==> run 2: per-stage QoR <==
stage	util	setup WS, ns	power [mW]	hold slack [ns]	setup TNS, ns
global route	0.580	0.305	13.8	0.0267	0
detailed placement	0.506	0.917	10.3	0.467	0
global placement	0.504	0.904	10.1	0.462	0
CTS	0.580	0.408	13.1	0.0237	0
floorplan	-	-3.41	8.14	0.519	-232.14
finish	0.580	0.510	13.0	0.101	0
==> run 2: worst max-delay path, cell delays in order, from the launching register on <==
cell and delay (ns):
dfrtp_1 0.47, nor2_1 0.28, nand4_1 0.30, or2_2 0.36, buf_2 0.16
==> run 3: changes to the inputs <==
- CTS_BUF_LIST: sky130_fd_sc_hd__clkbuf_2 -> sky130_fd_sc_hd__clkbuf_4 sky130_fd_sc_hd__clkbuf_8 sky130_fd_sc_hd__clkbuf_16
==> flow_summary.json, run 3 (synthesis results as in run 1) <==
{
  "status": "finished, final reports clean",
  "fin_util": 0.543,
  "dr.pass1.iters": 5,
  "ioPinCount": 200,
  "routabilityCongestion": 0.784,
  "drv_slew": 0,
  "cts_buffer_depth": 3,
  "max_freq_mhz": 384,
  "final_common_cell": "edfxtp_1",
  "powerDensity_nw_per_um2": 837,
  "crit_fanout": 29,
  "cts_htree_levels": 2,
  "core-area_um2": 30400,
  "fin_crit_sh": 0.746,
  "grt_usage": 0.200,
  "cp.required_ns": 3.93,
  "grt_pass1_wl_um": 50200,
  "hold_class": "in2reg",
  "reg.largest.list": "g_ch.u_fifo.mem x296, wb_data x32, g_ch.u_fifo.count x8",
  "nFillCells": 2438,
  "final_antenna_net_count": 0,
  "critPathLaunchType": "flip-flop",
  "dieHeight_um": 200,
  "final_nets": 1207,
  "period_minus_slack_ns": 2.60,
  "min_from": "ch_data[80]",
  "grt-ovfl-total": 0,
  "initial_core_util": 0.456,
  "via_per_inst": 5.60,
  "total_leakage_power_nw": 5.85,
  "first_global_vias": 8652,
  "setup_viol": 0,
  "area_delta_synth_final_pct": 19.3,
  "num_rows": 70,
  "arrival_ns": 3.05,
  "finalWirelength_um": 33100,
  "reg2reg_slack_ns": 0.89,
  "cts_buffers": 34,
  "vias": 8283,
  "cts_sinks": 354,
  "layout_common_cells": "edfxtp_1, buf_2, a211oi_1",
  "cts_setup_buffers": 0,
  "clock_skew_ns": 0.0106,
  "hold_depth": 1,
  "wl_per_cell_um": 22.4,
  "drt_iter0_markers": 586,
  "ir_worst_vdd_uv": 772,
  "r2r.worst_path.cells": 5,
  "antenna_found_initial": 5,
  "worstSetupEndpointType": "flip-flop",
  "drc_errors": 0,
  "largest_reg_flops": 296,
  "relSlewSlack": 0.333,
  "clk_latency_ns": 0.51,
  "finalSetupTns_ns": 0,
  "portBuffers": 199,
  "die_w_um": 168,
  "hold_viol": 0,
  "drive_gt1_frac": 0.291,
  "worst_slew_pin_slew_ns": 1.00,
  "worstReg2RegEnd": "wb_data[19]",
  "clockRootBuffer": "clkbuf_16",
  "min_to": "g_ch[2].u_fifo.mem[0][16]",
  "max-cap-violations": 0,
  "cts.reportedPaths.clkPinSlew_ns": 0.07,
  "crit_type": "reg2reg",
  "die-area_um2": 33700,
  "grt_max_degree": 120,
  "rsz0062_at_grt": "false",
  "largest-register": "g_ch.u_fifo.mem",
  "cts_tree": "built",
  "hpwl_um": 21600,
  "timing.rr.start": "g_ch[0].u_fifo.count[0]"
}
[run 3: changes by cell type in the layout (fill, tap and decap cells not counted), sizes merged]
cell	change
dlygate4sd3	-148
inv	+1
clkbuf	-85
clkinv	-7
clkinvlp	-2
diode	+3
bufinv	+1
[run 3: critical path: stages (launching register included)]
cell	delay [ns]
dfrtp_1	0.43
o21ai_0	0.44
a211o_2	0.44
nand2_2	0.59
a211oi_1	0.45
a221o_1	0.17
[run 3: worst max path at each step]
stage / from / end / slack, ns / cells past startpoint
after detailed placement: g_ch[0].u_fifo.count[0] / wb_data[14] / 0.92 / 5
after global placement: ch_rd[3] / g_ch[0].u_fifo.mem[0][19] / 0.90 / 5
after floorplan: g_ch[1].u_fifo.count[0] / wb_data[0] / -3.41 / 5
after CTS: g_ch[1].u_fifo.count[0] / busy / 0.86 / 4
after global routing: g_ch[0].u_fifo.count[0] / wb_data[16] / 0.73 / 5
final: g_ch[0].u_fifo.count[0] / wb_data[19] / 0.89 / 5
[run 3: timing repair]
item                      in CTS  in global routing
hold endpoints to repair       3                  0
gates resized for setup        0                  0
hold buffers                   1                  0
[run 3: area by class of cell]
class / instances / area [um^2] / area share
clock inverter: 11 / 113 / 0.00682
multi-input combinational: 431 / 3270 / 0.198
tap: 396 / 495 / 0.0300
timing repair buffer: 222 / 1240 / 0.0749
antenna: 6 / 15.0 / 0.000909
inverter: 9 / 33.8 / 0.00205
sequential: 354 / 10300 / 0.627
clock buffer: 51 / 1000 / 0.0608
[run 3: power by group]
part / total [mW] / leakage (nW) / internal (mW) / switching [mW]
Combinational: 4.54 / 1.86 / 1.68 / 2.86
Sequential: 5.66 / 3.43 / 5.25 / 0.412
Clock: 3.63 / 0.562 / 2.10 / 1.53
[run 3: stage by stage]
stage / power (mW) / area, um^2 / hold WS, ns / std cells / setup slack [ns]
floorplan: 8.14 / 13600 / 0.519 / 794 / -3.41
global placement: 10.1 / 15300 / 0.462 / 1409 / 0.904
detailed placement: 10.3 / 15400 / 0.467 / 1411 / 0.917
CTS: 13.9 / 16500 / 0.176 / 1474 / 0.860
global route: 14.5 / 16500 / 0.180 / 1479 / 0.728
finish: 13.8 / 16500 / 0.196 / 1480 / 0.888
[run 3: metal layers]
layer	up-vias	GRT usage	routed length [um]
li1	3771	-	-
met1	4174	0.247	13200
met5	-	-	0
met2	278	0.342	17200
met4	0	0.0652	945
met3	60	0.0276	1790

━━━

* WORK REQUIRED
Whenever "flip" occurs in a line above, copy that line.

* WRITTEN REPLY
  "critPathLaunchType": "flip-flop",
  "worstSetupEndpointType": "flip-flop",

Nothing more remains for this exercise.